Menyaksikan kepergian Quentin adalah hal yang begitu mengejutkan bagi Margo, atau lebih tepatnya mengecewakan. Baginya, keputusan Q untuk tidak ikut dengannya dan membiarkan persahabatannya tidak berjalan seiringan, dapat diibaratkan seperti air yang menyelinap dari jari-jari tangan, mengalir habis tanpa sisa, tanpa jejak kelembapan dan meninggalkan rasa kehilangan yang dingin. Setelahnya, tangan menjadi kering dan tidak merasakan sisa-sisa apapun. Itulah yang dirasakan Margo. Ia kembali kepada sifat dinginnya yang tidak suka mendramatisir keadaan. Menganggap bahwa seperti itulah hidup terjadi. Baginya, kisah mereka tidak menjadi apa-apa selain bagaimana realita menakdirkan mereka untuk seperti itu; realitas alternatif mungkin dapat menjadikan mereka bersama, tetapi realita versi mereka yang didasarkan pada aliran waktu itu telah tumbuh terlalu jauh untuk dapat kompatibel secara romantis.
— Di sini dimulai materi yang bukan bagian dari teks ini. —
File: config.mk
export PLATFORM = sky130hd
export DESIGN_NAME = wb_arbiter
export DESIGN_NICKNAME = d
export VERILOG_FILES = /design/src/rtl/wb_arbiter_pkg.sv /design/src/rtl/wb_hold_entry.sv /design/src/rtl/wb_arbiter.sv
export SDC_FILE = /design/constraint.sdc
export NUM_CORES = 1
export LEC_CHECK = 0
export CAP_MARGIN = 20
export CORE_ASPECT_RATIO = 0.9
export CORE_MARGIN = 4
export CORE_UTILIZATION = 50
export CTS_CLUSTER_SIZE = 14
export DETAILED_ROUTE_END_ITERATION = 10
export PLACE_DENSITY = 0.86
export REMOVE_ABC_BUFFERS = 1
export SETUP_SLACK_MARGIN = 0.3
export SYNTH_ARGS = -nofsm -noshare
export SYNTH_HDL_FRONTEND = slang
export SYNTH_HIERARCHICAL = 1
export SYNTH_SLANG_ARGS = --single-unit
File: constraint.sdc
create_clock -name clk -period 3.7 [get_ports clk]
set_input_delay 0.74 -clock clk [delete_from_list [all_inputs] [get_ports clk]]
set_output_delay 0.74 -clock clk [all_outputs]
set_load 0.01 [all_outputs]
File: src/rtl/wb_arbiter_pkg.sv
// Shared writeback/register-file constants and the requester index type.
package wb_arbiter_pkg;

  localparam int unsigned XLEN       = 32;
  localparam int unsigned REG_ADDR_W = 5;
  localparam int unsigned NUM_REGS   = 32;

  typedef enum logic {
    REQ_ALU = 1'b0,
    REQ_LSU = 1'b1
  } req_idx_e;

  function automatic logic [NUM_REGS-1:0] addr_onehot(input logic [REG_ADDR_W-1:0] addr);
    addr_onehot       = '0;
    addr_onehot[addr] = 1'b1;
  endfunction

endpackage

File: src/rtl/wb_hold_entry.sv
// One held writeback request: valid, destination, data and an age bit
// (young = loaded while the other requester's entry was already waiting).
module wb_hold_entry
  import wb_arbiter_pkg::*;
(
  input  logic                  clk,
  input  logic                  rstn,
  input  logic                  i_load,
  input  logic                  i_clear,
  input  logic                  i_young,
  input  logic                  i_age_clr,
  input  logic [REG_ADDR_W-1:0] i_addr,
  input  logic [XLEN-1:0]       i_data,
  output logic                  o_valid,
  output logic                  o_young,
  output logic [REG_ADDR_W-1:0] o_addr,
  output logic [XLEN-1:0]       o_data
);

  logic                  r_valid;
  logic                  r_young;
  logic [REG_ADDR_W-1:0] r_addr;
  logic [XLEN-1:0]       r_data;

  // A load in the same cycle as the clear wins, so a granted entry can be refilled.
  always_ff @(posedge clk or negedge rstn) begin
    if (!rstn) begin
      r_valid <= 1'b0;
      r_young <= 1'b0;
      r_addr  <= '0;
      r_data  <= '0;
    end else if (i_load) begin
      r_valid <= 1'b1;
      r_young <= i_young;
      r_addr  <= i_addr;
      r_data  <= i_data;
    end else begin
      if (i_clear)   r_valid <= 1'b0;
      if (i_age_clr) r_young <= 1'b0;
    end
  end

  assign o_valid = r_valid;
  assign o_young = r_young;
  assign o_addr  = r_addr;
  assign o_data  = r_data;

endmodule

File: src/rtl/wb_arbiter.sv
// Two-requester register-file writeback arbiter (ALU, LSU) with one hold entry each.
// Define WB_ARB_RR_EN for round-robin between distinct addresses; default is fixed ALU priority.
module wb_arbiter
  import wb_arbiter_pkg::*;
(
  input  logic                  clk,
  input  logic                  rstn,
  input  logic                  alu_valid,
  input  logic [REG_ADDR_W-1:0] alu_addr,
  input  logic [XLEN-1:0]       alu_data,
  output logic                  alu_ready,
  input  logic                  lsu_valid,
  input  logic [REG_ADDR_W-1:0] lsu_addr,
  input  logic [XLEN-1:0]       lsu_data,
  output logic                  lsu_ready,
  output logic                  write_en,
  output logic [REG_ADDR_W-1:0] write_addr,
  output logic [XLEN-1:0]       write_data,
  output logic [NUM_REGS-1:0]   pend_mask
);

  logic                  w_alu_held, w_alu_young, w_alu_load, w_alu_stay, w_gnt_alu;
  logic                  w_lsu_held, w_lsu_young, w_lsu_load, w_lsu_stay, w_gnt_lsu;
  logic [REG_ADDR_W-1:0] w_alu_addr, w_lsu_addr;
  logic [XLEN-1:0]       w_alu_data, w_lsu_data;
  logic                  w_both;
  req_idx_e              w_winner;

  assign w_both = w_alu_held & w_lsu_held;

`ifdef WB_ARB_RR_EN
  logic r_rr_lsu;

  always_ff @(posedge clk or negedge rstn) begin
    if (!rstn)       r_rr_lsu <= 1'b0;
    else if (w_both) r_rr_lsu <= (w_winner == REQ_ALU);
  end
`endif

  always_comb begin
    w_winner = REQ_ALU;
    if (w_both) begin
      // Same destination: the older entry goes first to keep write order.
      if (w_alu_addr == w_lsu_addr) begin
        w_winner = w_alu_young ? REQ_LSU : REQ_ALU;
      end else begin
`ifdef WB_ARB_RR_EN
        w_winner = r_rr_lsu ? REQ_LSU : REQ_ALU;
`else
        w_winner = REQ_ALU;
`endif
      end
    end else if (w_lsu_held) begin
      w_winner = REQ_LSU;
    end
  end

  assign w_gnt_alu = w_alu_held & (w_winner == REQ_ALU);
  assign w_gnt_lsu = w_lsu_held & (w_winner == REQ_LSU);

  assign alu_ready = ~w_alu_held | w_gnt_alu;
  assign lsu_ready = ~w_lsu_held | w_gnt_lsu;

  assign w_alu_load = alu_valid & alu_ready & (alu_addr != '0);
  assign w_lsu_load = lsu_valid & lsu_ready & (lsu_addr != '0);
  assign w_alu_stay = w_alu_held & ~w_gnt_alu;
  assign w_lsu_stay = w_lsu_held & ~w_gnt_lsu;

  // Simultaneous loads rank the ALU older; a load next to a waiting entry is younger.
  wb_hold_entry u_alu_entry (
    .clk       (clk),
    .rstn      (rstn),
    .i_load    (w_alu_load),
    .i_clear   (w_gnt_alu),
    .i_young   (w_lsu_stay),
    .i_age_clr (w_lsu_load),
    .i_addr    (alu_addr),
    .i_data    (alu_data),
    .o_valid   (w_alu_held),
    .o_young   (w_alu_young),
    .o_addr    (w_alu_addr),
    .o_data    (w_alu_data)
  );

  wb_hold_entry u_lsu_entry (
    .clk       (clk),
    .rstn      (rstn),
    .i_load    (w_lsu_load),
    .i_clear   (w_gnt_lsu),
    .i_young   (w_alu_stay | w_alu_load),
    .i_age_clr (w_alu_load),
    .i_addr    (lsu_addr),
    .i_data    (lsu_data),
    .o_valid   (w_lsu_held),
    .o_young   (w_lsu_young),
    .o_addr    (w_lsu_addr),
    .o_data    (w_lsu_data)
  );

  always_comb begin
    write_en   = w_gnt_alu | w_gnt_lsu;
    write_addr = '0;
    write_data = '0;
    if (w_gnt_alu) begin
      write_addr = w_alu_addr;
      write_data = w_alu_data;
    end else if (w_gnt_lsu) begin
      write_addr = w_lsu_addr;
      write_data = w_lsu_data;
    end
  end

  always_comb begin
    pend_mask = '0;
    if (w_alu_held) pend_mask = pend_mask | addr_onehot(w_alu_addr);
    if (w_lsu_held) pend_mask = pend_mask | addr_onehot(w_lsu_addr);
  end

  // The LSU age bit is only consulted through the ALU's; both are kept for symmetry.
  logic w_unused;
  assign w_unused = w_lsu_young;

endmodule

==> out/qor.yml <==
reg2reg_from: "u_alu_entry/o_addr[2]"
clockBufferDepth: 2
dr_total_vias: 3932
powerDensity_nw_per_um2: 568.3
drc: 0
clk_pin_slew_worst_paths_ns: 0.08
core_sq_um: 8688
crit_type: "reg2out"
cp_num_buf_inv: 2
grt_pass1_vias: 4011
port_buffers: 149
dieArea_sq_um: 10590
insertion_delay_ns: 0.35
crit_family: "buffers and inverters"
cts.sinks: 77
drive_gt1_frac: 0.2554
wl_per_cell_um: 18.38
grt_pass1_wl_mm: 20.41
hold_buffers: 0
rr_worst_depth: 7
hold_class: "reg2reg"
whs_endpoint: "u_alu_entry/o_data[16]"
placementRows: 32
antenna_found_initial: 0
final-max-slew-violation-count: 0
tns_ns: 0
crit_arrival_ns: 2.51
cp_slowest_stage_delay_ns: 0.59
area_delta_synth_final_pct: 39.62
holdWs_ns: 0.5104
root_buffer: "clkbuf_8"
overflow: 0
r2r-end: "u_lsu_entry/o_data[23]"
ios: 150
track_usage: 0.2412
first_pass_iters: 5
syn_area_sq_um: 4501
crit_chain: "xnor2_1 -> and3_2 -> buf_12 -> nand2_1 -> o221ai_2 -> clkdlybuf4s50_1"
wl_mm: 12.48
hold_start: "u_alu_entry/o_data[16]"
vias_per_cell: 5.791
finalHoldViolCount: 0
reg2reg_setup_slack_ns: 0.65
fp.dieH_um: 98.01
tightestPinTransition_ns: 0.9715
run_status: "completed"
dp_hpwl_mm: 8.691
syn_avg_cell_area_sq_um: 10.72
p_total_w: 0.003571
setup_viol: 0
start_kind: "register"
grt_setup_unrepaired: "false"
period_minus_slack_ns: 3.253
p_leak_nw: 2.363
post-place-ws_ns: 0.5800
critical_path.max_fanout: 24
die_w_um: 108.0
cts_buffers: 9
netlist_instances: 420
cts_tree: "built"
crit_slowest_cell: "clkdlybuf4s50_1"
holdPathStages: 1
ir_drop_mv: 0.3592
detail-route-antenna-nets: 0
maxCapViolCount: 0
nets: 633
fmax_mhz: 307.4
critPathCaptureType: "output pin"
grt_max_degree: 78
ys_warn_count: 6
gp_congestion: 0.8507
start_util: 0.5180
required_ns: 2.96
setup_ws_ns: 0.4474
final_common_cell: "clkdlybuf4s50_1"
slew_headroom: 0.3524
antenna_cells: 0
cts_max_level: 3
skew_ns: 0.01511
layout_common_cells: "148 x clkdlybuf4s50_1, 110 x nand2_1, 76 x dfrtp_1"
drtIter0Drc: 245
period_share: 0.8791
==> where the power goes <==
group	internal (W)	switching, W	total, W
combinational	0.000834	0.000741	0.00158
clock	0.000383	0.000314	0.000697
sequential	0.00106	0.000233	0.00130
total	0.00228	0.00129	0.00357
==> worst reg2reg max path, stage by stage (launching register included) <==
cell,delay [ns]
dfrtp_1,0.51
xnor2_2,0.27
nand4_4,0.17
buf_4,0.18
or2_1,0.29
a31oi_4,0.72
buf_4,0.41
mux2_2,0.39
==> worst max-delay path by stage <==
stage | depth (start not counted) | start | endpoint
2_1_floorplan | 5 | u_alu_entry/o_addr[4] | u_lsu_entry/o_addr[0]
3_3_place_gp | 6 | lsu_addr[3] | u_lsu_entry/o_data[2]
3_5_place_dp | 6 | u_alu_entry/o_addr[3] | u_lsu_entry/o_data[23]
4_1_cts | 6 | u_alu_entry/o_addr[2] | write_addr[4]
5_1_grt | 6 | u_alu_entry/o_addr[2] | write_data[12]
6_report | 6 | u_lsu_entry/o_addr[1] | write_data[1]
==> through the flow <==
step                instances  area, sq um    util
floorplan                 383         4269       -
global placement          660         6026  0.6935
detailed placement        660         6026  0.6935
CTS                       678         6259  0.7203
global route              679         6284  0.7232
finish                    679         6284  0.7232
==> flip-flops by register name (all words and copies together) (netlist names) <==
register,flops
u_lsu_entry/o_valid,1
u_alu_entry/o_data,32
u_alu_entry/o_young,1
u_alu_entry/o_valid,1
u_lsu_entry/o_addr,5
u_alu_entry/o_addr,5
u_lsu_entry/o_data,32
==> timing repair <==
item                       in CTS  in global routing
pin swaps                       1                  0
buffers inserted                2                  0
setup endpoints to repair      34                  7
gates resized for setup         1                  0
cloned                          0                  1
==> layer usage <==
metal / share of wire / routed length [um] / vias to the layer above / global-route usage
met2: 0.50 / 6190 / 172 / 0.4116
met4: 0.0083 / 104 / 0 / 0.04563
met5: 0 / 0 / - / 0
met3: 0.090 / 1122 / 12 / 0.07336
li1: - / - / 1802 / -
met1: 0.41 / 5060 / 1946 / 0.3050
==> area by class of cell <==
cell class | instances | area (sq um)
fill | 644 | 2405
inverter | 3 | 11.26
timing repair buffer | 161 | 1622
clock inverter | 5 | 85.08
clock buffer | 11 | 131.4
multi-input combinational | 303 | 2357
tap | 119 | 148.9
sequential | 77 | 1928
No activity file was read; power rests on OpenSTA's default activity.
==> RTL edit 1: new RTL, same settings <==
Build with the macro `WB_ARB_RR_EN` defined.
--- a/src/rtl/wb_arbiter.sv
+++ b/src/rtl/wb_arbiter.sv
@@ -1,4 +1,6 @@
 // Two-requester register-file writeback arbiter (ALU, LSU) with one hold entry each.
 // Define WB_ARB_RR_EN for round-robin between distinct addresses; default is fixed ALU priority.
+`define WB_ARB_RR_EN
+
 module wb_arbiter
   import wb_arbiter_pkg::*;
Formal check against the unedited RTL: not equivalent (a bounded check fails within 4 cycles, from zero or initial values and one cycle with rstn low).
==> RTL edit 1 against the unedited design <==
  * Power up 49%
  * Synthesized area shrank 9.6%
  * Cell area down 7.6%
  * Setup slack got worse by 0.056 ns
  * Die area fell by 8.9%
  * Sequential cell count up 1
  * Global-route usage shrank 0.77 points
  * Wire length down 11%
Margo telah mengurung dirinya dengan misteri, enigma, dan teka-teki yang akan membutuhkan waktu bertahun-tahun untuk membongkar dan memecahkan kode tersebut, sedangkan semakin lama Quentin tampak merasa bosan dengan hal tersebut dan menunjukkan reaksi yang biasa saja. Mereka berdua sekarang mendiami "kehidupan kertas" mereka masing-masing.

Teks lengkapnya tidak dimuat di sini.